Open include/LightweightNeuralNetwork.hh and find the class declaration for LightweightNeuralNetwork. The constructor takes three arguments:

  • A vector of Inputs: these structures give the variable name, offset, and scale. Note that these are applied as v = (input + offset) * scale, so if you're normalizing inputs with some mean and standard_deviation, these are given by offset = - mean and scale = 1 / standard_deviation.
  • A vector of LayerConfig structures. See the below section for an explanation of this class.
  • A vector of output names.

The constructor should check to make sure everything makes sense internally. If anything goes wrong it will throw a NNConfigurationException.

After the class is constructed, it has one method, compute, which takes a map<string, double> as an input and returns a map of named outputs (of the same type). It's fine to give compute a map with more arguments than the NN requires, but if some argument is missing it will throw an NNEvaluationException. All the exceptions inherit from LightweightNNException.

The Low Level Interface

The Stack class is initialized with two parameters: the number of input parameters, and a std::vector<LayerConfig> to specify the layers. Each LayerConfig structure contains:

  • A vector of weights. This can be zero-length, in which case no matrix is inserted (but the bias and activation layers are).
  • A bias vector. Again, it can be zero length for no bias in this layer.
  • An activation function. Defaults to LINEAR (i.e. no activation function).

Note that the dimensions of the matrices aren't specified after the n_inputs in the Stack constructor, because this should be constrained by the dimensions of the weight vectors. If something doesn't make sense the constructor should throw an NNConfigurationException.

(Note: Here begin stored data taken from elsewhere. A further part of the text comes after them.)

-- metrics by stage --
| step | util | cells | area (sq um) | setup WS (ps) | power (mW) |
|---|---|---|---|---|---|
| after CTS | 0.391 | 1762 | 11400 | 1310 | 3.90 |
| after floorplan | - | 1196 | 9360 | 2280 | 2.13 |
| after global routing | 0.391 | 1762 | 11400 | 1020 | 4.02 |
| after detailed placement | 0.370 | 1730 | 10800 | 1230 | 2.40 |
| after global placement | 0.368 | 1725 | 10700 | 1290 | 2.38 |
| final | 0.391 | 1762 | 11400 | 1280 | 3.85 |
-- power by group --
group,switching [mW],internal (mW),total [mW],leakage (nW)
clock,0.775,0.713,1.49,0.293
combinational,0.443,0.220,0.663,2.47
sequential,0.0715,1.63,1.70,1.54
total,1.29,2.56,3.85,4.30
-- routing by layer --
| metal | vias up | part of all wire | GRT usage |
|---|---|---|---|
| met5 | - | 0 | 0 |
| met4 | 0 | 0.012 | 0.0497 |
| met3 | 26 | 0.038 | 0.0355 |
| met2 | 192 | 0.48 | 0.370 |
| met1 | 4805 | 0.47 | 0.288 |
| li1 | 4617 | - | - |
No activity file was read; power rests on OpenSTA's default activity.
===== config.mk =====
export PLATFORM = sky130hd
export DESIGN_NAME = cache_control_flat
export DESIGN_NICKNAME = d
export VERILOG_FILES = /design/src/rtl/cache_control_if.sv /design/src/rtl/cache_control.sv /design/src/flat_wrapper.sv
export SDC_FILE = /design/constraint.sdc
export NUM_CORES = 1
export LEC_CHECK = 0
export CAP_MARGIN = 30
export CORE_ASPECT_RATIO = 0.8
export CORE_UTILIZATION = 27
export DETAILED_ROUTE_END_ITERATION = 7
export PLACE_DENSITY = 0.83
export SETUP_SLACK_MARGIN = 0.3
export SYNTH_ARGS = -nofsm -noshare
export SYNTH_HDL_FRONTEND = slang
export SYNTH_SLANG_ARGS = --single-unit

===== constraint.sdc =====
create_clock -name clk -period 1.3 [get_ports clk]
set_input_delay 0.195 -clock clk [delete_from_list [all_inputs] [get_ports clk]]
set_output_delay 0.195 -clock clk [all_outputs]
set_load 0.02 [all_outputs]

The Stack::compute(VectorXd) method will return a VectorXd of outputs.

Testing an Arbitrary NN

The lwtnn-test-arbitrary-net executable takes in a JSON file along with two text files, one to specify the variable names and another to give the input values. Run with no arguments to get help.

Recurrent Networks

Currently we support LSTMs in sequential models. The low level interface is implemented as RecurrentStack. See lwtnn-test-rnn for a working example.

Have problems?

If you find a bug in this code, or have any ideas, criticisms, etc, please email me at dguest@cern.ch.

Build Status Scan Status

To Do List

  • The copy and assignment constructors for LightweightNeuralNetwork and Stack are currently deleted, because the defaults would cause all kinds of problems and I'm too lazy to write custom versions. It's not clear that we'll need them anyway, but if someone ends up wanting something like a std::map<XXX, LightweightNeuralNetwork> I could add them.